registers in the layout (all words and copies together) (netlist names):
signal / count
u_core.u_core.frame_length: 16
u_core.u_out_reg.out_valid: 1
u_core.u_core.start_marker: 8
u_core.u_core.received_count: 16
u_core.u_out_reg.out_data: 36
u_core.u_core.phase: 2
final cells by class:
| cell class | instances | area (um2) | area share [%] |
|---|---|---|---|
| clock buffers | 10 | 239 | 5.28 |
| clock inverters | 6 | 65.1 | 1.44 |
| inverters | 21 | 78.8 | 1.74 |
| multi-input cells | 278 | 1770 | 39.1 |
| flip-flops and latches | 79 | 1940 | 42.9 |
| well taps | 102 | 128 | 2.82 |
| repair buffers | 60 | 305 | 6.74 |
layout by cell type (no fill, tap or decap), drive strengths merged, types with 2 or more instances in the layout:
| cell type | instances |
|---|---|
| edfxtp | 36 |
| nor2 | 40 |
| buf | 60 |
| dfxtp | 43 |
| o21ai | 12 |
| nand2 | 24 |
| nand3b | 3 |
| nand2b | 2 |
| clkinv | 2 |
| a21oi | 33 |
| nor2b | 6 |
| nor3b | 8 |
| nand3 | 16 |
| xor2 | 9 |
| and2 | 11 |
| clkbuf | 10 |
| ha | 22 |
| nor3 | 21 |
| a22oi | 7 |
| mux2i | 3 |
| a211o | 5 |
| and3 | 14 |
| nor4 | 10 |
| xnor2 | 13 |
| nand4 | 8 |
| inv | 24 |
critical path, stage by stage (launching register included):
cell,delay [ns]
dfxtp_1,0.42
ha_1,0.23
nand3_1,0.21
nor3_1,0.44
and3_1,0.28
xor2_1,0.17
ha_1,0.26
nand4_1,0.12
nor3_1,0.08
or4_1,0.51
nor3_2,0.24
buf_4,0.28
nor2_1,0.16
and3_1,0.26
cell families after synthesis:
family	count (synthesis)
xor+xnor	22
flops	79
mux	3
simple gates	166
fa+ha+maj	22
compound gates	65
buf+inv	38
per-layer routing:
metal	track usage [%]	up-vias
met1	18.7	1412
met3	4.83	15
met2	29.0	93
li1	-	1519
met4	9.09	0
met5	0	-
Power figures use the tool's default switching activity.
===== src/design/iir_direct_form_two_filter.sv =====
`timescale 1ns / 1ps
// Order-2 direct-form-II IIR filter, Q2.14 coefficients, one shared 16x24 MAC.
// The input is taken at step 0; the result reaches the output register at step 7.
// The eight-step microcode on the single multiplier takes a new sample only at step 0,
// after the last one is emitted; step 7 holds while the output register is still full.
// Reset: coefficients to defaults, delay line zeroed, sequencer at step 0.
module iir_direct_form_two_filter #(
  parameter int ORDER = 2
) (
  input  logic                                 clk,
  input  logic                                 rst,
  iirdf2_in_if.sink                            in_chan,
  iirdf2_out_if.source                         out_chan,
  input  logic                                 cfg_write,
  input  logic [iirdf2_pkg::CFG_IDX_W-1:0]     cfg_index,
  input  logic [iirdf2_pkg::COEF_W-1:0]        cfg_data
);

  localparam int SAMPLE_W  = iirdf2_pkg::SAMPLE_W;
  localparam int COEF_W    = iirdf2_pkg::COEF_W;
  localparam int W_W       = iirdf2_pkg::W_W;
  localparam int PROD_W    = iirdf2_pkg::PROD_W;
  localparam int ACC_W     = iirdf2_pkg::ACC_W;
  localparam int FRAC_BITS = iirdf2_pkg::FRAC_BITS;
  localparam int D1_IDX    = (ORDER > 1) ? 1 : 0;

  logic signed [COEF_W-1:0] in_gain, fb_coef_one, fb_coef_two;
  logic signed [COEF_W-1:0] out_gain, ff_coef_one, ff_coef_two;

  logic signed [W_W-1:0]    delay_line [ORDER];
  logic signed [W_W-1:0]    w;
  logic signed [PROD_W-1:0] prod;
  logic signed [ACC_W-1:0]  accw, accy;

  iirdf2_pkg::step_t step, step_next;
  iirdf2_pkg::ctrl_t ctrl;

  logic                     out_free, stall, emit_go;
  logic signed [COEF_W-1:0] coef_mux;
  logic signed [W_W-1:0]    data_mux, d1_val, w_sat;
  logic signed [PROD_W-1:0] prod_rnd;
  logic signed [ACC_W-1:0]  term;
  logic [ACC_W-W_W:0]       w_hi;
  logic [ACC_W-SAMPLE_W:0]  y_hi;
  logic signed [SAMPLE_W-1:0] y_sat;

  // Configuration
  always_ff @(posedge clk) begin
    if (rst) begin
      in_gain     <= iirdf2_pkg::IN_GAIN_RESET;
      fb_coef_one <= '0;
      fb_coef_two <= '0;
      out_gain    <= iirdf2_pkg::OUT_GAIN_RESET;
      ff_coef_one <= '0;
      ff_coef_two <= '0;
    end else if (cfg_write) begin
      case (iirdf2_pkg::cfg_reg_t'(cfg_index))
        iirdf2_pkg::REG_IN_GAIN:     in_gain     <= cfg_data;
        iirdf2_pkg::REG_FB_COEF_ONE: fb_coef_one <= cfg_data;
        iirdf2_pkg::REG_FB_COEF_TWO: fb_coef_two <= cfg_data;
        iirdf2_pkg::REG_OUT_GAIN:    out_gain    <= cfg_data;
        iirdf2_pkg::REG_FF_COEF_ONE: ff_coef_one <= cfg_data;
        iirdf2_pkg::REG_FF_COEF_TWO: ff_coef_two <= cfg_data;
        default: ;
      endcase
    end
  end

  // Sequencer
  assign ctrl     = iirdf2_pkg::ucode(step);
  assign out_free = !out_chan.valid || out_chan.ready;
  assign in_chan.ready = (ctrl.cond == iirdf2_pkg::COND_IN);
  assign emit_go  = ctrl.emit && out_free;

  always_comb begin
    stall = 1'b0;
    case (ctrl.cond)
      iirdf2_pkg::COND_IN:  stall = !in_chan.valid;
      iirdf2_pkg::COND_OUT: stall = !out_free;
      default:              stall = 1'b0;
    endcase
  end

  always_comb begin
    if (stall) begin
      step_next = step;
    end else if (ctrl.jump) begin
      step_next = ctrl.target;
    end else begin
      step_next = step + 1'b1;
    end
  end

  always_ff @(posedge clk) begin
    if (rst) begin
      step <= '0;
    end else begin
      step <= step_next;
    end
  end

  // Operand selection; taps past the second carry no coefficient
  assign d1_val = (ORDER > 1) ? delay_line[D1_IDX] : '0;

  always_comb begin
    coef_mux = '0;
    case (ctrl.coef)
      iirdf2_pkg::C_IN_GAIN:  coef_mux = in_gain;
      iirdf2_pkg::C_FB_ONE:   coef_mux = fb_coef_one;
      iirdf2_pkg::C_FB_TWO:   coef_mux = fb_coef_two;
      iirdf2_pkg::C_OUT_GAIN: coef_mux = out_gain;
      iirdf2_pkg::C_FF_ONE:   coef_mux = ff_coef_one;
      iirdf2_pkg::C_FF_TWO:   coef_mux = ff_coef_two;
      default:                coef_mux = '0;
    endcase
  end

  always_comb begin
    data_mux = '0;
    case (ctrl.dsel)
      iirdf2_pkg::D_X:  data_mux = W_W'(in_chan.sample_in);
      iirdf2_pkg::D_D0: data_mux = delay_line[0];
      iirdf2_pkg::D_D1: data_mux = d1_val;
      iirdf2_pkg::D_W:  data_mux = w;
      default:          data_mux = '0;
    endcase
  end

  // MAC: registered product, round half up to sample scale, accumulate
  always_ff @(posedge clk) begin
    prod <= PROD_W'(coef_mux) * PROD_W'(data_mux);
  end

  assign prod_rnd = prod + (PROD_W'(1) <<< (FRAC_BITS - 1));
  assign term     = ACC_W'($signed(prod_rnd[PROD_W-1:FRAC_BITS]));

  always_ff @(posedge clk) begin
    case (ctrl.accw_op)
      iirdf2_pkg::ACC_LOAD: accw <= term;
      iirdf2_pkg::ACC_ADD:  accw <= accw + term;
      default:              accw <= accw;
    endcase
    case (ctrl.accy_op)
      iirdf2_pkg::ACC_LOAD: accy <= term;
      iirdf2_pkg::ACC_ADD:  accy <= accy + term;
      default:              accy <= accy;
    endcase
  end

  // Saturation
  assign w_hi = accw[ACC_W-1:W_W-1];
  assign y_hi = accy[ACC_W-1:SAMPLE_W-1];

  always_comb begin
    if (w_hi != '0 && w_hi != '1) begin
      w_sat = accw[ACC_W-1] ? {1'b1, {(W_W-1){1'b0}}} : {1'b0, {(W_W-1){1'b1}}};
    end else begin
      w_sat = accw[W_W-1:0];
    end
    if (y_hi != '0 && y_hi != '1) begin
      y_sat = accy[ACC_W-1] ? {1'b1, {(SAMPLE_W-1){1'b0}}} : {1'b0, {(SAMPLE_W-1){1'b1}}};
    end else begin
      y_sat = accy[SAMPLE_W-1:0];
    end
  end

  always_ff @(posedge clk) begin
    if (ctrl.w_ld) begin
      w <= w_sat;
    end
  end

  // Delay line, newest first
  always_ff @(posedge clk) begin
    if (rst) begin
      for (int k = 0; k < ORDER; k++) begin
        delay_line[k] <= '0;
      end
    end else if (emit_go) begin
      delay_line[0] <= w;
      for (int k = 1; k < ORDER; k++) begin
        delay_line[k] <= delay_line[k-1];
      end
    end
  end

  // Output register
  always_ff @(posedge clk) begin
    if (rst) begin
      out_chan.valid <= 1'b0;
    end else if (emit_go) begin
      out_chan.valid <= 1'b1;
    end else if (out_chan.ready) begin
      out_chan.valid <= 1'b0;
    end
  end

  always_ff @(posedge clk) begin
    if (emit_go) begin
      out_chan.sample_out <= y_sat;
    end
  end

endmodule
`src/rtl/dsss_pkg.sv`:
```
`default_nettype none

package dsss_pkg;

	localparam int QUEUE_DEPTH = 16;
	localparam int CYL_W = 13;
	localparam int MOVE_W = 18;
	localparam int IDX_W = $clog2(QUEUE_DEPTH);
	localparam int CNT_W = $clog2(QUEUE_DEPTH + 1);
	// sort key: cylinder above queue position, so equal cylinders still order strictly
	localparam int KEY_W = CYL_W + IDX_W;

	localparam logic [CYL_W-1:0] DISK_MAX_RESET = 13'd4999;
	localparam logic [CYL_W-1:0] EDGE_LOW = '0;

	localparam logic OP_LOAD = 1'b0;
	localparam logic OP_RUN = 1'b1;

	typedef struct packed {
		logic op;
		logic [CYL_W-1:0] cylinder;
		logic [CYL_W-1:0] head_start;
		logic sweep_up;
		logic use_scan;
	} req_t;

	typedef struct packed {
		logic [CYL_W-1:0] served_cylinder;
		logic is_edge_visit;
		logic [MOVE_W-1:0] total_movement;
		logic last;
	} res_t;

	typedef struct packed {
		logic [CYL_W-1:0] head;
		logic sweep_up;
		logic phase;
		logic prev_valid;
		logic [KEY_W-1:0] prev_key;
		logic best_valid;
		logic [KEY_W-1:0] best_key;
	} scan_ctl_t;

endpackage

`default_nettype wire

```
`src/rtl/dsss_store.sv`:
```
`default_nettype none

module dsss_store (
	input wire logic clk,
	input wire logic arst_n,
	input wire logic wr_en,
	input wire logic [dsss_pkg::CYL_W-1:0] wr_data,
	input wire logic [dsss_pkg::IDX_W-1:0] rd_idx,
	output logic [dsss_pkg::CYL_W-1:0] rd_data,
	output logic [dsss_pkg::CNT_W-1:0] count
);

	logic [dsss_pkg::CYL_W-1:0] mem_q [dsss_pkg::QUEUE_DEPTH];
	logic [dsss_pkg::CNT_W-1:0] count_q;
	logic full;

	assign full = (count_q == dsss_pkg::CNT_W'(dsss_pkg::QUEUE_DEPTH));

	always_ff @(posedge clk) begin
		if (wr_en && !full) begin
			mem_q[count_q[dsss_pkg::IDX_W-1:0]] <= wr_data;
		end
	end

	// a load into a full queue is dropped
	always_ff @(posedge clk or negedge arst_n) begin
		if (!arst_n) begin
			count_q <= '0;
		end else if (wr_en && !full) begin
			count_q <= count_q + dsss_pkg::CNT_W'(1);
		end
	end

	assign rd_data = mem_q[rd_idx];
	assign count = count_q;

endmodule

`default_nettype wire

```
`src/rtl/dsss_scan.sv`:
```
`default_nettype none

module dsss_scan (
	input wire dsss_pkg::scan_ctl_t ctl,
	input wire logic [dsss_pkg::CYL_W-1:0] entry,
	input wire logic [dsss_pkg::IDX_W-1:0] idx,
	output logic take,
	output logic [dsss_pkg::KEY_W-1:0] key
);

	logic ge_head;
	logic le_head;
	logic in_range;
	logic ascending;
	logic after_prev;
	logic beats_best;

	always_comb begin
		key = {entry, idx};
		ge_head = (entry >= ctl.head);
		le_head = (entry <= ctl.head);
		// first sweep takes the head's own cylinder, the return sweep the other side
		if (ctl.sweep_up) begin
			in_range = ctl.phase ? !ge_head : ge_head;
		end else begin
			in_range = ctl.phase ? !le_head : le_head;
		end
		ascending = ctl.sweep_up ^ ctl.phase;
		if (ascending) begin
			after_prev = !ctl.prev_valid || (key > ctl.prev_key);
			beats_best = !ctl.best_valid || (key < ctl.best_key);
		end else begin
			after_prev = !ctl.prev_valid || (key < ctl.prev_key);
			beats_best = !ctl.best_valid || (key > ctl.best_key);
		end
		take = in_range && after_prev && beats_best;
	end

endmodule

`default_nettype wire

```
`src/rtl/disk_scan_seek_scheduler.sv`:
```
// load item: the block is ready again in the next cycle
// fcfs run over n queued requests: one result per cycle when not stalled
// scan run: the single compare unit walks the whole queue once for every served request and
// once more to close each sweep
// arst_n clears the queue count, the sequencer and the output item; disk_max_cylinder
// resets to 4999 and the store contents stay undefined until loaded
`default_nettype none

module disk_scan_seek_scheduler (
	input wire logic clk,
	input wire logic arst_n,
	input wire logic req_valid,
	output logic req_ready,
	input wire dsss_pkg::req_t req,
	output logic res_valid,
	input wire logic res_ready,
	output dsss_pkg::res_t res,
	input wire logic cfg_valid,
	output logic cfg_ready,
	input wire logic [dsss_pkg::CYL_W-1:0] cfg_data
);

	typedef enum logic [2:0] {
		S_IDLE,
		S_FCFS,
		S_SEARCH,
		S_PICK,
		S_FLUSH
	} state_t;

	state_t state_q;
	logic [dsss_pkg::CYL_W-1:0] max_q;
	logic [dsss_pkg::CYL_W-1:0] head_q;
	logic up_q;
	logic phase_q;
	logic [dsss_pkg::IDX_W-1:0] idx_q;
	logic prev_valid_q;
	logic [dsss_pkg::KEY_W-1:0] prev_key_q;
	logic best_valid_q;
	logic [dsss_pkg::KEY_W-1:0] best_key_q;
	logic [dsss_pkg::CYL_W-1:0] pos_q;
	logic [dsss_pkg::MOVE_W-1:0] total_q;
	logic pend_valid_q;
	logic [dsss_pkg::CYL_W-1:0] pend_cyl_q;
	logic pend_edge_q;
	logic [dsss_pkg::MOVE_W-1:0] pend_total_q;
	logic res_valid_q;
	dsss_pkg::res_t res_q;

	logic [dsss_pkg::CYL_W-1:0] entry;
	logic [dsss_pkg::CNT_W-1:0] count;
	logic load_en;
	logic [dsss_pkg::CYL_W-1:0] cyl_clamp;
	logic [dsss_pkg::CYL_W-1:0] head_clamp;
	dsss_pkg::scan_ctl_t scan_ctl;
	logic take;
	logic [dsss_pkg::KEY_W-1:0] key;
	logic last_idx;
	logic slot_free;
	logic emit_ok;
	logic emit_fire;
	logic res_push;
	logic [dsss_pkg::CYL_W-1:0] emit_cyl;
	logic emit_edge;
	logic [dsss_pkg::CYL_W-1:0] step_dist;
	logic [dsss_pkg::MOVE_W-1:0] next_total;

	assign req_ready = (state_q == S_IDLE);
	assign cfg_ready = 1'b1;
	assign res_valid = res_valid_q;
	assign res = res_q;

	assign load_en = req_valid && req_ready && (req.op == dsss_pkg::OP_LOAD);
	assign cyl_clamp = (req.cylinder > max_q) ? max_q : req.cylinder;
	assign head_clamp = (req.head_start > max_q) ? max_q : req.head_start;

	dsss_store u_store (
		.clk(clk),
		.arst_n(arst_n),
		.wr_en(load_en),
		.wr_data(cyl_clamp),
		.rd_idx(idx_q),
		.rd_data(entry),
		.count(count)
	);

	always_comb begin
		scan_ctl.head = head_q;
		scan_ctl.sweep_up = up_q;
		scan_ctl.phase = phase_q;
		scan_ctl.prev_valid = prev_valid_q;
		scan_ctl.prev_key = prev_key_q;
		scan_ctl.best_valid = best_valid_q;
		scan_ctl.best_key = best_key_q;
	end

	dsss_scan u_scan (
		.ctl(scan_ctl),
		.entry(entry),
		.idx(idx_q),
		.take(take),
		.key(key)
	);

	assign last_idx = (dsss_pkg::CNT_W'(idx_q) == (count - dsss_pkg::CNT_W'(1)));
	assign slot_free = !res_valid_q || res_ready;
	// the held result only moves out once the next one exists, so last is known
	assign emit_ok = !pend_valid_q || slot_free;

	always_comb begin
		emit_cyl = entry;
		emit_edge = 1'b0;
		if (state_q == S_PICK) begin
			if (best_valid_q) begin
				emit_cyl = best_key_q[dsss_pkg::KEY_W-1:dsss_pkg::IDX_W];
			end else begin
				emit_cyl = up_q ? max_q : dsss_pkg::EDGE_LOW;
				emit_edge = 1'b1;
			end
		end
		emit_fire = emit_ok && ((state_q == S_FCFS) ||
			((state_q == S_PICK) && (best_valid_q || !phase_q)));
		step_dist = (pos_q >= emit_cyl) ? (pos_q - emit_cyl) : (emit_cyl - pos_q);
		next_total = total_q + dsss_pkg::MOVE_W'(step_dist);
		res_push = ((state_q == S_FLUSH) && slot_free) || (emit_fire && pend_valid_q);
	end

	always_ff @(posedge clk or negedge arst_n) begin
		if (!arst_n) begin
			state_q <= S_IDLE;
			max_q <= dsss_pkg::DISK_MAX_RESET;
			head_q <= '0;
			up_q <= 1'b0;
			phase_q <= 1'b0;
			idx_q <= '0;
			prev_valid_q <= 1'b0;
			prev_key_q <= '0;
			best_valid_q <= 1'b0;
			best_key_q <= '0;
			pos_q <= '0;
			total_q <= '0;
			pend_valid_q <= 1'b0;
			pend_cyl_q <= '0;
			pend_edge_q <= 1'b0;
			pend_total_q <= '0;
			res_valid_q <= 1'b0;
			res_q <= '0;
		end else begin
			if (cfg_valid) begin
				max_q <= cfg_data;
			end
			if (res_push) begin
				res_valid_q <= 1'b1;
			end else if (res_ready) begin
				res_valid_q <= 1'b0;
			end

			unique case (state_q)
				S_IDLE: begin
					if (req_valid && (req.op == dsss_pkg::OP_RUN)) begin
						head_q <= head_clamp;
						pos_q <= head_clamp;
						total_q <= '0;
						up_q <= req.sweep_up;
						phase_q <= 1'b0;
						idx_q <= '0;
						prev_valid_q <= 1'b0;
						best_valid_q <= 1'b0;
						pend_valid_q <= 1'b0;
						if (req.use_scan) begin
							state_q <= (count == '0) ? S_PICK : S_SEARCH;
						end else if (count != '0) begin
							state_q <= S_FCFS;
						end
					end
				end
				S_FCFS: begin
					if (emit_ok) begin
						idx_q <= idx_q + dsss_pkg::IDX_W'(1);
						if (last_idx) begin
							state_q <= S_FLUSH;
						end
					end
				end
				S_SEARCH: begin
					if (take) begin
						best_valid_q <= 1'b1;
						best_key_q <= key;
					end
					if (last_idx) begin
						idx_q <= '0;
						state_q <= S_PICK;
					end else begin
						idx_q <= idx_q + dsss_pkg::IDX_W'(1);
					end
				end
				S_PICK: begin
					if (best_valid_q) begin
						if (emit_ok) begin
							prev_valid_q <= 1'b1;
							prev_key_q <= best_key_q;
							best_valid_q <= 1'b0;
							idx_q <= '0;
							state_q <= S_SEARCH;
						end
					end else if (!phase_q) begin
						// first sweep exhausted: go to the edge and turn around
						if (emit_ok) begin
							phase_q <= 1'b1;
							prev_valid_q <= 1'b0;
							idx_q <= '0;
							if (count != '0) begin
								state_q <= S_SEARCH;
							end
						end
					end else begin
						state_q <= S_FLUSH;
					end
				end
				S_FLUSH: begin
					if (slot_free) begin
						res_q <= '{pend_cyl_q, pend_edge_q, pend_total_q, 1'b1};
						pend_valid_q <= 1'b0;
						state_q <= S_IDLE;
					end
				end
				default: begin
					state_q <= S_IDLE;
				end
			endcase

			if (emit_fire) begin
				pos_q <= emit_cyl;
				total_q <= next_total;
				if (pend_valid_q) begin
					res_q <= '{pend_cyl_q, pend_edge_q, pend_total_q, 1'b0};
				end
				pend_valid_q <= 1'b1;
				pend_cyl_q <= emit_cyl;
				pend_edge_q <= emit_edge;
				pend_total_q <= next_total;
			end
		end
	end

endmodule

`default_nettype wire

```
`config.mk`:
```
export PLATFORM = sky130hd
export DESIGN_NAME = disk_scan_seek_scheduler
export DESIGN_NICKNAME = d
export VERILOG_FILES = /design/src/rtl/dsss_pkg.sv /design/src/rtl/dsss_store.sv /design/src/rtl/dsss_scan.sv /design/src/rtl/disk_scan_seek_scheduler.sv
export SDC_FILE = /design/constraint.sdc
export NUM_CORES = 1
export LEC_CHECK = 0
export ABC_AREA = 1
export BUFFER_PORTS_ARGS = -buffer_cell sky130_fd_sc_hd__buf_2
export CAP_MARGIN = 20
export CELL_PAD_IN_SITES_DETAIL_PLACEMENT = 0
export CELL_PAD_IN_SITES_GLOBAL_PLACEMENT = 1
export CORE_MARGIN = 2
export CORE_UTILIZATION = 40
export CTS_BUF_LIST = sky130_fd_sc_hd__clkbuf_4
export CTS_CLUSTER_SIZE = 14
export DETAILED_ROUTE_END_ITERATION = 10
export PLACE_DENSITY_LB_ADDON = 0.25
export SYNTH_ARGS = -nofsm -noshare
export SYNTH_HDL_FRONTEND = slang
export SYNTH_SLANG_ARGS = --single-unit
```
`constraint.sdc`:
```
create_clock -name clk -period 6 [get_ports clk]
set_input_delay 0.9 -clock clk [delete_from_list [all_inputs] [get_ports clk]]
set_output_delay 0.9 -clock clk [all_outputs]
set_load 0.02 [all_outputs]
```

Required action: Using the listing above, return word for word each line from the one that has "iirdf2_pkg::C_OUT_GAIN: coef_mux = out_gain;" through the one that has "case (ctrl.accw_op)", and no line outside that range.

Answer for the task:
      iirdf2_pkg::C_OUT_GAIN: coef_mux = out_gain;
      iirdf2_pkg::C_FF_ONE:   coef_mux = ff_coef_one;
      iirdf2_pkg::C_FF_TWO:   coef_mux = ff_coef_two;
      default:                coef_mux = '0;
    endcase
  end

  always_comb begin
    data_mux = '0;
    case (ctrl.dsel)
      iirdf2_pkg::D_X:  data_mux = W_W'(in_chan.sample_in);
      iirdf2_pkg::D_D0: data_mux = delay_line[0];
      iirdf2_pkg::D_D1: data_mux = d1_val;
      iirdf2_pkg::D_W:  data_mux = w;
      default:          data_mux = '0;
    endcase
  end

  // MAC: registered product, round half up to sample scale, accumulate
  always_ff @(posedge clk) begin
    prod <= PROD_W'(coef_mux) * PROD_W'(data_mux);
  end

  assign prod_rnd = prod + (PROD_W'(1) <<< (FRAC_BITS - 1));
  assign term     = ACC_W'($signed(prod_rnd[PROD_W-1:FRAC_BITS]));

  always_ff @(posedge clk) begin
    case (ctrl.accw_op)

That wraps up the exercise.